The question has arisen as to what route cards looked like. I don’t have any collection of them, but can provide two examples. The general size was mentioned in the prior post on this topic, at: http://modelingthesp.blogspot.com/2011/11/chalk-marks-and-route-cards.html .
Both these examples are from the book by E.W. Coughlin, entitled Freight Car Distribution and Car Handling and in the United States (AAR: 1956), an extremely helpful and informative book for those interested in car movements. For anyone who wants a copy, they have been readily available used on the Internet.
This Missouri Pacific form was printed in triplicate, the bottom copy of which was a manila card to be attached to the route card board on the freight car. Its first two copies were for clerks’ use.
Like many kinds of Empty Car Bills, this can serve for moving foreign empties homeward, or directing cars to locations which needed empty cars.

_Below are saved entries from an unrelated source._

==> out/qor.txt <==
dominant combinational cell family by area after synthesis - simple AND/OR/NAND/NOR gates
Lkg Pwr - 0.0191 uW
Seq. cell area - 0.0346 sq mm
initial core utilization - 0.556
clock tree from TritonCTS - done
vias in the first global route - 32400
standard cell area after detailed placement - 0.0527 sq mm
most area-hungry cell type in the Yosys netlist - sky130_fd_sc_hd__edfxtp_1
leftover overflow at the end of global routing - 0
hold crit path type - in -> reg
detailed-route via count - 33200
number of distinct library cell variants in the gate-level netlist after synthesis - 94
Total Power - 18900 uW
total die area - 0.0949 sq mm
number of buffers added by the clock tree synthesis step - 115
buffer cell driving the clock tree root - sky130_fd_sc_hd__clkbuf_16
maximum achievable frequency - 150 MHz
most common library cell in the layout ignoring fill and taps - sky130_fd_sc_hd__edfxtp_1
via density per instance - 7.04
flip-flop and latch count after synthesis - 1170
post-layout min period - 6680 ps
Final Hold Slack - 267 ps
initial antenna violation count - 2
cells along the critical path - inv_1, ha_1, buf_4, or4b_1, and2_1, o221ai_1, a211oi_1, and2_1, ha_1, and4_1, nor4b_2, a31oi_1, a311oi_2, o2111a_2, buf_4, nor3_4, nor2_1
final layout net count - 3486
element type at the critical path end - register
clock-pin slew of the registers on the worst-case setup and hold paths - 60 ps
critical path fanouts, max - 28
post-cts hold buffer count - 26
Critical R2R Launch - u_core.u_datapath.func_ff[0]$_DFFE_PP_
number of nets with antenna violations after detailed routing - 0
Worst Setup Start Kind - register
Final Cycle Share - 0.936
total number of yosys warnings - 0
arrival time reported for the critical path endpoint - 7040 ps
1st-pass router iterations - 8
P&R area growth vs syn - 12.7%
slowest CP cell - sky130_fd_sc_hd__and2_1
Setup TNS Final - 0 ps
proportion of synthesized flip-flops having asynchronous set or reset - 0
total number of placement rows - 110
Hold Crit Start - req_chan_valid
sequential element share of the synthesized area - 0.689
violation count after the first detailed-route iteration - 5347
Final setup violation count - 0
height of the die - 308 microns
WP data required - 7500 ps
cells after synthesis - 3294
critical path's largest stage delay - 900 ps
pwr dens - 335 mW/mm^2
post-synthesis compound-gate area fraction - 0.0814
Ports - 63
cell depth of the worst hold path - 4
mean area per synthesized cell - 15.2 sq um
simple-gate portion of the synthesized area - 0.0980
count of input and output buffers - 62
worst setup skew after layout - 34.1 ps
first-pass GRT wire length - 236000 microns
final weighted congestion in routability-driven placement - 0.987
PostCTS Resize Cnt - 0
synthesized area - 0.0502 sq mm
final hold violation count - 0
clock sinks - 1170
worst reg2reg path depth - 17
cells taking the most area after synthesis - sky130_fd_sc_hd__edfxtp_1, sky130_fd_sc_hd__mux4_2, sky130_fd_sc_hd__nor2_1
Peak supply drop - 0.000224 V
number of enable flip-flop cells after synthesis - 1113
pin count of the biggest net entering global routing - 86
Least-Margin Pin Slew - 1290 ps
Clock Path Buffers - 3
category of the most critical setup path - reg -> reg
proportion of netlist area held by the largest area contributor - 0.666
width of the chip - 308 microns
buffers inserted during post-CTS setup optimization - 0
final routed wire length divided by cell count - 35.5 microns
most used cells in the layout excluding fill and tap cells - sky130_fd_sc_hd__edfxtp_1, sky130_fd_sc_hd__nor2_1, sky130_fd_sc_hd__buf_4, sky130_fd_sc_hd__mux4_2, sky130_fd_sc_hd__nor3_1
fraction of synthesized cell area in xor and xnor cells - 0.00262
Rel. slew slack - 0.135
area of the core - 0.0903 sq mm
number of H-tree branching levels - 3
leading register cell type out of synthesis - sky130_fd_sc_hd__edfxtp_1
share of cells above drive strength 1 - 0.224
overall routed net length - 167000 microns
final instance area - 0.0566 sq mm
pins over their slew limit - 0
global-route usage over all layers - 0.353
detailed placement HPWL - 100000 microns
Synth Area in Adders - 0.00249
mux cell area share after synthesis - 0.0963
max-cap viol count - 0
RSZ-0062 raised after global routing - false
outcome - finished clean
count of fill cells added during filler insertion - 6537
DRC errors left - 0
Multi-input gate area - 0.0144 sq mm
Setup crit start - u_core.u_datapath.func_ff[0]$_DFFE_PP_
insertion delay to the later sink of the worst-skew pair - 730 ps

Coughlin also discussed the use of “switching cards,” which could be applied in a terminal yard to direct cars to local industries, or could be applied to cars being picked up at those industries. The example I’m showing would be to direct a card to a switching “zone,” Zone 300, and to industry 313 in that zone. He doesn’t state the origin of the example, but note that it identifies Portland Terminal on the card.
Again, this is stated as a manila card, but can be any color of card stock which the railroad may have felt achieved a useful color coding. I mentioned in the prior post that careful examination of color photos shows white, yellow, blue and pink examples along with the classic manila color, and light green examples are also known. These are still conventional colors today, for colored paper and card stock, so are readily available at any stationery store.
The ambitious modeler might use switching cards with even bigger numerals than the one shown above, and rely on operating crews to read them--but personally I doubt that’s practical in HO scale with indoor lighting. It might be a practical idea in S or O scales.
So in HO scale, which I model, since I consider any card as small as this to be unreadable, I simply use small blank pieces of colored paper, in the area of 6 scale inches square. Photos show that many route cards were rectangular, so most of mine are that shape.